Horror Short Story: The Short Go: a Future in Eight Seconds by Lisa L. Hannett in Bluegrass Symphony (Ticonderoga Publications)

Fantasy Short Story: Fruit of the Pipal Tree by Thoraiya Dyer in After the Rain (FableCroft Publishing). At the time this anthology was published Fablecroft Publishing was WA based.

Peter McNamara Convenor's Award: Galactic Suburbia podcast: Alisa Krasnostein, Alex Pierce and Tansy Rayner Roberts, (producer). Alisa Krasnostein founded Twelfth Planet Press in Western Australia.

It's also heartening to see that all the short fiction awards were published by small independent presses.

The complete list of winners can be found here.

Congratulations to all.

Friday, May 11, 2012

Sigh...

I've just been out in the garden to actually do some work for the first time in mumble mumble. This hasn't been because I'm naturally not inclined to work in the garden. I love it. There's very little better than making plants grow in my opinion. The reasons keeping me from getting out there have not been of my making. First there were - and still are to some extent - the complications from surgery which have kept me pretty much housebound for much of the last year. Added to that is the mess created by the build next door which they have yet to fix. There's a hole over a metre deep, around half a metre wide and approximately 20 metres long on our side of the fence which their builders dug not to mention the pulled up paving and other damage they have not repaired. This means there's a vast area of our garden that we can't do anything about until they deign to act,  and it's not enhanced by the fence we've cobbled together to keep the dog from falling into the hole.

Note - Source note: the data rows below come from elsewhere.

## src/hsv_pkg.sv

```systemverilog
package hsv_pkg;

  localparam int CW = 16;
  localparam int DW = CW + 3;
  localparam int NST = CW + 1;
  localparam int QDEPTH = 4;
  localparam int QAW = 2;
  localparam logic [CW-1:0] CMAX = '1;

  localparam logic [1:0] K_NORM  = 2'd0;
  localparam logic [1:0] K_BLACK = 2'd1;
  localparam logic [1:0] K_GREY  = 2'd2;
  localparam logic [1:0] K_FLAT  = 2'd3;

  localparam logic DIR_HSB2RGB = 1'b0;

  typedef struct packed {
    logic [CW-1:0] in_first;
    logic [CW-1:0] in_second;
    logic [CW-1:0] in_third;
  } hsv_in_t;

  typedef struct packed {
    logic [CW-1:0] out_first;
    logic [CW-1:0] out_second;
    logic [CW-1:0] out_third;
  } hsv_out_t;

  typedef struct packed {
    logic          dir;
    logic [1:0]    kind;
    logic [2:0]    sector;
    logic [CW-1:0] v;
    logic [CW-1:0] s;
    logic [CW-1:0] q;
    logic [CW-1:0] delta;
    logic [DW-1:0] n;
    logic [DW-1:0] d6;
  } hsv_item_t;

  typedef struct packed {
    logic            dir;
    logic [1:0]      kind;
    logic [2:0]      sector;
    logic [CW-1:0]   v;
    logic [2*CW-1:0] p0;
    logic [2*CW-1:0] p1;
    logic [2*CW-1:0] p2;
    logic [CW-1:0]   f1;
    logic [CW-1:0]   f2;
    logic [CW-1:0]   f3;
    logic [DW-1:0]   rs;
    logic [DW-1:0]   ds;
    logic [CW-1:0]   ls;
    logic [CW-1:0]   qs;
    logic [DW-1:0]   rh;
    logic [DW-1:0]   dh;
    logic [CW-1:0]   qh;
  } hsv_work_t;

  // product divided by the full-scale value
  function automatic logic [CW-1:0] cdiv(input logic [2*CW-1:0] p);
    logic [CW-1:0] hi;
    logic [CW:0]   r;
    hi = p[2*CW-1:CW];
    r = {1'b0, p[CW-1:0]} + {1'b0, hi};
    cdiv = hi + CW'(r >= {1'b0, CMAX});
  endfunction

  // one restoring division step: {remainder, quotient bit}
  function automatic logic [DW:0] div_step(input logic [DW-1:0] rem, input logic bin,
                                           input logic [DW-1:0] d);
    logic [DW:0] r2;
    logic [DW:0] dif;
    r2 = {rem, bin};
    dif = r2 - {1'b0, d};
    if (r2 >= {1'b0, d}) begin
      div_step = {dif[DW-1:0], 1'b1};
    end else begin
      div_step = {r2[DW-1:0], 1'b0};
    end
  endfunction

endpackage

```

## src/hsv_queue.sv

```systemverilog
module hsv_queue (
  input  logic               clk,
  input  logic               rst,
  input  logic               wr,
  input  hsv_pkg::hsv_item_t wdata,
  output logic               full,
  input  logic               rd,
  output hsv_pkg::hsv_item_t rdata,
  output logic               nonempty
);

  hsv_pkg::hsv_item_t mem [hsv_pkg::QDEPTH];
  logic [hsv_pkg::QAW-1:0] wp, rp;
  logic [hsv_pkg::QAW:0] count;

  assign full = (count == (hsv_pkg::QAW+1)'(hsv_pkg::QDEPTH));
  assign nonempty = (count != '0);
  assign rdata = mem[rp];

  always_ff @(posedge clk) begin
    if (rst) begin
      wp <= '0;
      rp <= '0;
      count <= '0;
    end else begin
      if (wr) wp <= wp + 1'b1;
      if (rd) rp <= rp + 1'b1;
      count <= count + (hsv_pkg::QAW+1)'(wr) - (hsv_pkg::QAW+1)'(rd);
    end
  end

  always_ff @(posedge clk) begin
    if (wr) mem[wp] <= wdata;
  end

  a_count_bound: assert property (@(posedge clk) disable iff (rst)
    count <= (hsv_pkg::QAW+1)'(hsv_pkg::QDEPTH))
    else $error("queue count overflow");
  a_rd_nonempty: assert property (@(posedge clk) disable iff (rst) rd |-> nonempty)
    else $error("queue read while empty");
  a_wr_grows: assert property (@(posedge clk) disable iff (rst)
    (wr && !rd) |=> count == $past(count) + 1'b1)
    else $error("queue count did not grow");

endmodule

```

## config.mk

```make
export PLATFORM = sky130hd
export DESIGN_NAME = hsv_queue
export DESIGN_NICKNAME = d
export VERILOG_FILES = /design/src/hsv_pkg.sv /design/src/hsv_queue.sv
export SDC_FILE = /design/constraint.sdc
export NUM_CORES = 1
export LEC_CHECK = 0
export BUFFER_PORTS_ARGS = -buffer_cell sky130_fd_sc_hd__buf_2
export CELL_PAD_IN_SITES_DETAIL_PLACEMENT = 0
export CELL_PAD_IN_SITES_GLOBAL_PLACEMENT = 1
export CORE_UTILIZATION = 45
export DETAILED_ROUTE_END_ITERATION = 6
export GPL_ROUTABILITY_DRIVEN = 1
export PLACE_DENSITY_LB_ADDON = 0.1
export SYNTH_ARGS = -nofsm -noshare
export SYNTH_HDL_FRONTEND = slang
export SYNTH_SLANG_ARGS = --single-unit
```

## constraint.sdc

```tcl
create_clock -name clk -period 4.85 [get_ports clk]
set_input_delay 0.7275 -clock clk [delete_from_list [all_inputs] [get_ports clk]]
set_output_delay 0.7275 -clock clk [all_outputs]
set_load 0.05 [all_outputs]
```

======== After elaboration in Yosys (flattened, before gate mapping) ========
Memory sizes are Yosys's and may differ from the RTL's. A register that Yosys moved wholly into a read port is not among the register bits.
Index checks and enable logic that the tools add are counted.
word-level totals
  bits in registers ....................... 7
  RAM bits ................................ 432
  input bits .............................. 112
  output and inout port bits .............. 110
  logic and storage cells ................. 14
  memories kept ........................... 1
memory list
  memory  depth  width  read ports  clocked after memory_dff  wr ports  RTL line         RTL
  mem     4      108    1           1                         1         hsv_queue.sv:12  hsv_pkg::hsv_item_t mem [hsv_pkg::QDEPTH];
operators by class
  add/subtract/negate cells ............... 4
  equal/unequal tests ..................... 1
  muxes and demuxes ....................... 4
  reduce and logical (&&, ||, !) cells .... 1
operators with widths
  operator               number
  $add A2 B1 Y2 const B  2
  $mux W2                2
  $add A3 B1 Y3          1
  $eq A3 B3 Y1 const B   1
  $reduce_bool A3 Y1     1
  $sub A3 B1 Y3          1
  $mux W1                2

======== Depth between registers and ports, before layout ========
Gate-level depths: netlist of the first run.
  depth after elaboration ................. 3
  depth in mapped cells ................... 7
  depth with buffers taken out ............ 7

======== Worst setup path after synthesis of the first run ========
OpenSTA, ideal clock, no wires.
  path type ............................... input port to flip-flop
  from .................................... input wr
  to ...................................... memory mem[0][0] (netlist name) (enable)
  setup time .............................. 479 ps
  arrival time ............................ 3215 ps
  slack ................................... 1156 ps
  stages .................................. 1
  cell sequence ........................... and2_1
between the ends
  word-level cells in the longest chain between the ends .. 2
RTL lines
  element                        RTL line         RTL
  from (decl)                    hsv_queue.sv:4   input logic wr,
  $mux W1                        hsv_queue.sv:33  if (wr) mem[wp] <= wdata;
  $mux W1 (not written as such)  hsv_queue.sv:33
  to (decl)                      hsv_queue.sv:12
No other way between the ends.
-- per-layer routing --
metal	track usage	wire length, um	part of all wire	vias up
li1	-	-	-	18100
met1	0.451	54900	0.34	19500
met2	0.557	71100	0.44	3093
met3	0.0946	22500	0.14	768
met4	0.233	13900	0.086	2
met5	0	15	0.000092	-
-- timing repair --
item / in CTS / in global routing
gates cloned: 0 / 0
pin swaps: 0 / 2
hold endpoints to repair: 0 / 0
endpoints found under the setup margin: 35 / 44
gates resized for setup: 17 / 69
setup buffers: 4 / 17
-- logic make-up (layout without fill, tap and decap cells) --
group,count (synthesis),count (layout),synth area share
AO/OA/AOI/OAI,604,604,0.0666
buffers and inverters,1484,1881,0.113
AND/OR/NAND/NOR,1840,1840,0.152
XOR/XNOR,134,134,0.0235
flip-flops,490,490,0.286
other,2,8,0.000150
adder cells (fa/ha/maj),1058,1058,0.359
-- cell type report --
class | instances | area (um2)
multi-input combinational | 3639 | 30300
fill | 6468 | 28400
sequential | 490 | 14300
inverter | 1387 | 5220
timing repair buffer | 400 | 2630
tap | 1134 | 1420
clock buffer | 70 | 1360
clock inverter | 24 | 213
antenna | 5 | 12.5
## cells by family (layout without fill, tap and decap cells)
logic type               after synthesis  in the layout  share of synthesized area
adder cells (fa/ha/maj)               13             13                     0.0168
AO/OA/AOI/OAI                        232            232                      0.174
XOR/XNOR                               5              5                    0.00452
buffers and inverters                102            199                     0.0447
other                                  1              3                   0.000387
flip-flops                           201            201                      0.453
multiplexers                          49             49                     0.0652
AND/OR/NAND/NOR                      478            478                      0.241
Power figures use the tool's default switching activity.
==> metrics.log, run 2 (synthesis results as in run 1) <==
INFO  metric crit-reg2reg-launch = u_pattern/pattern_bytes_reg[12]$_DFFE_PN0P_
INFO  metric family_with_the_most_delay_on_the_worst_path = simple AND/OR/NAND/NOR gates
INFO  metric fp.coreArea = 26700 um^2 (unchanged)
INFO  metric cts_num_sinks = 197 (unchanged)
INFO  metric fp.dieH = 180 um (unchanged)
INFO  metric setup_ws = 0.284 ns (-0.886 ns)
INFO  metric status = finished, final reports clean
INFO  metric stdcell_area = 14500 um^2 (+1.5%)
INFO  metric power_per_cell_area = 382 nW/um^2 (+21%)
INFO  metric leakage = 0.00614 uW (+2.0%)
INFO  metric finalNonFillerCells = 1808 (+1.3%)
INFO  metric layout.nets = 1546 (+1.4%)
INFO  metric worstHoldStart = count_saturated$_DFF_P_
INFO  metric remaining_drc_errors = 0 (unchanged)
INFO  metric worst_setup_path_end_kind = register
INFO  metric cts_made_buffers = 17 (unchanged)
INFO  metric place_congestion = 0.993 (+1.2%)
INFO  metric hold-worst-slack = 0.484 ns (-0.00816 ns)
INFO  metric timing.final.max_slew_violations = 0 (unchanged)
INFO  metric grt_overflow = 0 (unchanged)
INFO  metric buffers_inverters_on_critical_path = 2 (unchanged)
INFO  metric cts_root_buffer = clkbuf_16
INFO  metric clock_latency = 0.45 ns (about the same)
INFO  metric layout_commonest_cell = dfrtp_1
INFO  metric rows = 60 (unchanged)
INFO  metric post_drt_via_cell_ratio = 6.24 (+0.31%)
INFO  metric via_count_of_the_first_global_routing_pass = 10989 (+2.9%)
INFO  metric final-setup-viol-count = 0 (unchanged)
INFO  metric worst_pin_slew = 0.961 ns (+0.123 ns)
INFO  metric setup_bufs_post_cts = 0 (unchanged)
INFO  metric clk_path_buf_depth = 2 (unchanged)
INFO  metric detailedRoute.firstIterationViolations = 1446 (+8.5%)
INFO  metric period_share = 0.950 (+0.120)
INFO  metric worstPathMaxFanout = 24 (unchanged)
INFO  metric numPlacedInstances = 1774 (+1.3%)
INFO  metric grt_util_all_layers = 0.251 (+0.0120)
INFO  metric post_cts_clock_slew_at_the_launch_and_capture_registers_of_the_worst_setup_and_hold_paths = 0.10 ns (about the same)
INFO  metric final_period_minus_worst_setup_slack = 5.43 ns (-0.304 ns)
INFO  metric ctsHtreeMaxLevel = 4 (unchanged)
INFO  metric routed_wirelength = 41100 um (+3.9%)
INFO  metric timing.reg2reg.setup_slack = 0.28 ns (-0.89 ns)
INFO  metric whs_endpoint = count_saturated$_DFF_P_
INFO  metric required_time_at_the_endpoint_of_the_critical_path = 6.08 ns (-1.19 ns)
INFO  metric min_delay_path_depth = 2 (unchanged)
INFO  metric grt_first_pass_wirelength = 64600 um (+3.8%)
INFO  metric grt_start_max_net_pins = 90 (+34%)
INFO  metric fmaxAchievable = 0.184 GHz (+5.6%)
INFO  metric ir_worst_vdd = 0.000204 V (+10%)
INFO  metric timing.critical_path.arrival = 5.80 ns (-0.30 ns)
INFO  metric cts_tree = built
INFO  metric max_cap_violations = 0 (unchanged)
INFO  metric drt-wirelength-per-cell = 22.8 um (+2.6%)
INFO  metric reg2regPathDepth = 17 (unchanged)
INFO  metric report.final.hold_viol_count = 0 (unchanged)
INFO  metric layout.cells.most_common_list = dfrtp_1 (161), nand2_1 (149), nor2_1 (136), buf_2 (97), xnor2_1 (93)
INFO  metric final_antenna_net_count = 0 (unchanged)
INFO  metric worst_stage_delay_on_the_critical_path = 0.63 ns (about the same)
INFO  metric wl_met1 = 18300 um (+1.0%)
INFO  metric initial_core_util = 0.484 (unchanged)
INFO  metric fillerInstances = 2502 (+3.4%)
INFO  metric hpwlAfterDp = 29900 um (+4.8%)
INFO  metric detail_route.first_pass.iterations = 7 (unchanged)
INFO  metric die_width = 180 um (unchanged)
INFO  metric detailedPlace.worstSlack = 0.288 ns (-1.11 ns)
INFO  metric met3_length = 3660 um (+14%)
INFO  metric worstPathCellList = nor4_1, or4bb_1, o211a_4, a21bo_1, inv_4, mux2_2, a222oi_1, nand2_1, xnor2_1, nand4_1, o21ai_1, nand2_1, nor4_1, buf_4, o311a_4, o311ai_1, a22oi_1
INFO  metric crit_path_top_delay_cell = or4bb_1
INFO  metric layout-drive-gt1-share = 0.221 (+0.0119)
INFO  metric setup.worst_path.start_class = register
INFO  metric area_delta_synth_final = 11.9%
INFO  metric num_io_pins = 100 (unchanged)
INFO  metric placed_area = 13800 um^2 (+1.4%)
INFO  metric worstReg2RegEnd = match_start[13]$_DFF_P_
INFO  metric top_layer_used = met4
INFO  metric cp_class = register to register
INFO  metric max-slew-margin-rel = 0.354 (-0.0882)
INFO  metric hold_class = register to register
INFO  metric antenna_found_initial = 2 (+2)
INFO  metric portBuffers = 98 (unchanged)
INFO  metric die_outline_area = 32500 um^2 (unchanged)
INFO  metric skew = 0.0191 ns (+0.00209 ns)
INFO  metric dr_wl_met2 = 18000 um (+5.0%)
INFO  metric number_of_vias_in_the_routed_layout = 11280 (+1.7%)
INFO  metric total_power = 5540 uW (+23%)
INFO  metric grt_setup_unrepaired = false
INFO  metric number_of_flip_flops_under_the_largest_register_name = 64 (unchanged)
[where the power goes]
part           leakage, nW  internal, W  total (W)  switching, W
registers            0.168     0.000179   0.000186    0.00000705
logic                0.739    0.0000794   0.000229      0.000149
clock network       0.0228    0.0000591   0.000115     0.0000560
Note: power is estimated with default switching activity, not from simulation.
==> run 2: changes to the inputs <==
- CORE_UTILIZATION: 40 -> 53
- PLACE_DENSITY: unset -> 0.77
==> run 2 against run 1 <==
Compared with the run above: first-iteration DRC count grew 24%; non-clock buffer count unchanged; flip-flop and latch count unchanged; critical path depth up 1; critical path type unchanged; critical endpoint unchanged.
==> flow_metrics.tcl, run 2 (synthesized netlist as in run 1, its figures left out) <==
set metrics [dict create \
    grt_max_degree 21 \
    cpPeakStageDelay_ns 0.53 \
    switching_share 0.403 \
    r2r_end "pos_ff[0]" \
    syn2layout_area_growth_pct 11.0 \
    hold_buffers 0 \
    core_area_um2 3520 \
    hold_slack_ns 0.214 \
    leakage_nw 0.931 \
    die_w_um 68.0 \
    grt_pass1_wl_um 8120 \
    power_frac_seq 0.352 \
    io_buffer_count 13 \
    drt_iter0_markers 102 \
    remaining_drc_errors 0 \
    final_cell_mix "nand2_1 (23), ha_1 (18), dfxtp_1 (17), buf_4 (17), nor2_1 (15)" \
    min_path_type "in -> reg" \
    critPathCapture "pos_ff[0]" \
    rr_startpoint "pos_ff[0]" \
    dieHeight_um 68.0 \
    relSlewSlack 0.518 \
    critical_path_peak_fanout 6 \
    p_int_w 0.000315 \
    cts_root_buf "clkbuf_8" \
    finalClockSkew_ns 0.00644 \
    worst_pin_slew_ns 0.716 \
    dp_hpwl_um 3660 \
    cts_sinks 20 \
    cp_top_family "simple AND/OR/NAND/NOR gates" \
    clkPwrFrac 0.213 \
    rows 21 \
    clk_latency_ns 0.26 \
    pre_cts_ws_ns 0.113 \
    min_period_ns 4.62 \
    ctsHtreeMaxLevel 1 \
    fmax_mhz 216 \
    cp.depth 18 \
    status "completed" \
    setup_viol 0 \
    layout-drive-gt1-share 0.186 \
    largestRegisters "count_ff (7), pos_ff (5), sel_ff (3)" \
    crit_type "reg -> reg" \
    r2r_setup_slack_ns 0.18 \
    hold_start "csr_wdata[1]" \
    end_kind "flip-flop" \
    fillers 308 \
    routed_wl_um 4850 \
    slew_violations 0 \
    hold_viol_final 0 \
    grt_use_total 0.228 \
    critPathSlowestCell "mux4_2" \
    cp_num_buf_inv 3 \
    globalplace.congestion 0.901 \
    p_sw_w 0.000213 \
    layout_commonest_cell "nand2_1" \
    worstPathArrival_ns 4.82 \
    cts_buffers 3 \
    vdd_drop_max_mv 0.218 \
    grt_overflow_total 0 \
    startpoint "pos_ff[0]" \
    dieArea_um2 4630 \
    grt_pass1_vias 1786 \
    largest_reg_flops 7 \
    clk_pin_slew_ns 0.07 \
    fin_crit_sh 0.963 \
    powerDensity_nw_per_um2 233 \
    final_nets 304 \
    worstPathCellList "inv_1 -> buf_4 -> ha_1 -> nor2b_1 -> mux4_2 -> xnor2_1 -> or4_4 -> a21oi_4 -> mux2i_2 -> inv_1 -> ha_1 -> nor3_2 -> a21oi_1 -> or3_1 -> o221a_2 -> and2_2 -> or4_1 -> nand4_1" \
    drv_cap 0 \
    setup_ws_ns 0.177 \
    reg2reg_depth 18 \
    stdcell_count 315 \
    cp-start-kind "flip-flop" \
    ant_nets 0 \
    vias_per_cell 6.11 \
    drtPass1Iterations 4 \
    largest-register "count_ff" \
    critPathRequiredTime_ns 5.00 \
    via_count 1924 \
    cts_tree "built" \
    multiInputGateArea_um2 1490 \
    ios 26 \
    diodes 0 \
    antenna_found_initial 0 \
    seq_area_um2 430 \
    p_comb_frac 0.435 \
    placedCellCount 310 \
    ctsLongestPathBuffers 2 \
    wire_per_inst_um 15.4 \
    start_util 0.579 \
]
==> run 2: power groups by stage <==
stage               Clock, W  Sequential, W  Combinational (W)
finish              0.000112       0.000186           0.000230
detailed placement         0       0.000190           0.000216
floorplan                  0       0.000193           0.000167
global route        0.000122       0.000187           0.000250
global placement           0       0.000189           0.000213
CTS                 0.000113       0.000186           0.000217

The whole thing is depressing beyond belief because it's the view we see every time we look out from the long verandah that runs the width of the house. 
But today - driven, I confess, by the approaching trucks of the Council green waste clean up - we tackled the pruning on the top terrace and it was good. Keeping our backs turned to the disaster area it reminded me of just how enjoyable some time in the garden can be. I'm off to write another letter to the builders. They've been robbing me of my garden long enough.

Thursday, May 03, 2012

A Few Shortlists

It seems to be the time of the year for shortlists.
First we have the Norma  J. Hemming Award list here and I'm delighted to see how many Western Australians feature. To start with we have Nightsiders by local Western Australian Sue Isle published by Twelfth Planet Press. I've just got Nightsiders in my hot little hands - thank you for sending it to me, Sue - and I'm really looking forward to reading it.
Equally exciting is to see Yellowcake Springs by Guy Salvidge, one of my mates from the KSP Speculative Fiction group, listed. And one more, Lisa Hannett's story collection, Bluegrass Symphony published by another Western Australian press, Ticonderoga Publications, is there too.

Then we have the Ditmar shortlist here and it's also impressive. Among the bigger publishers are numerous publications by Ticonderoga Press and Twelfth Planet Publications, quite an achievement for two small local presses.

So much good writing and reading. Congratulations to all.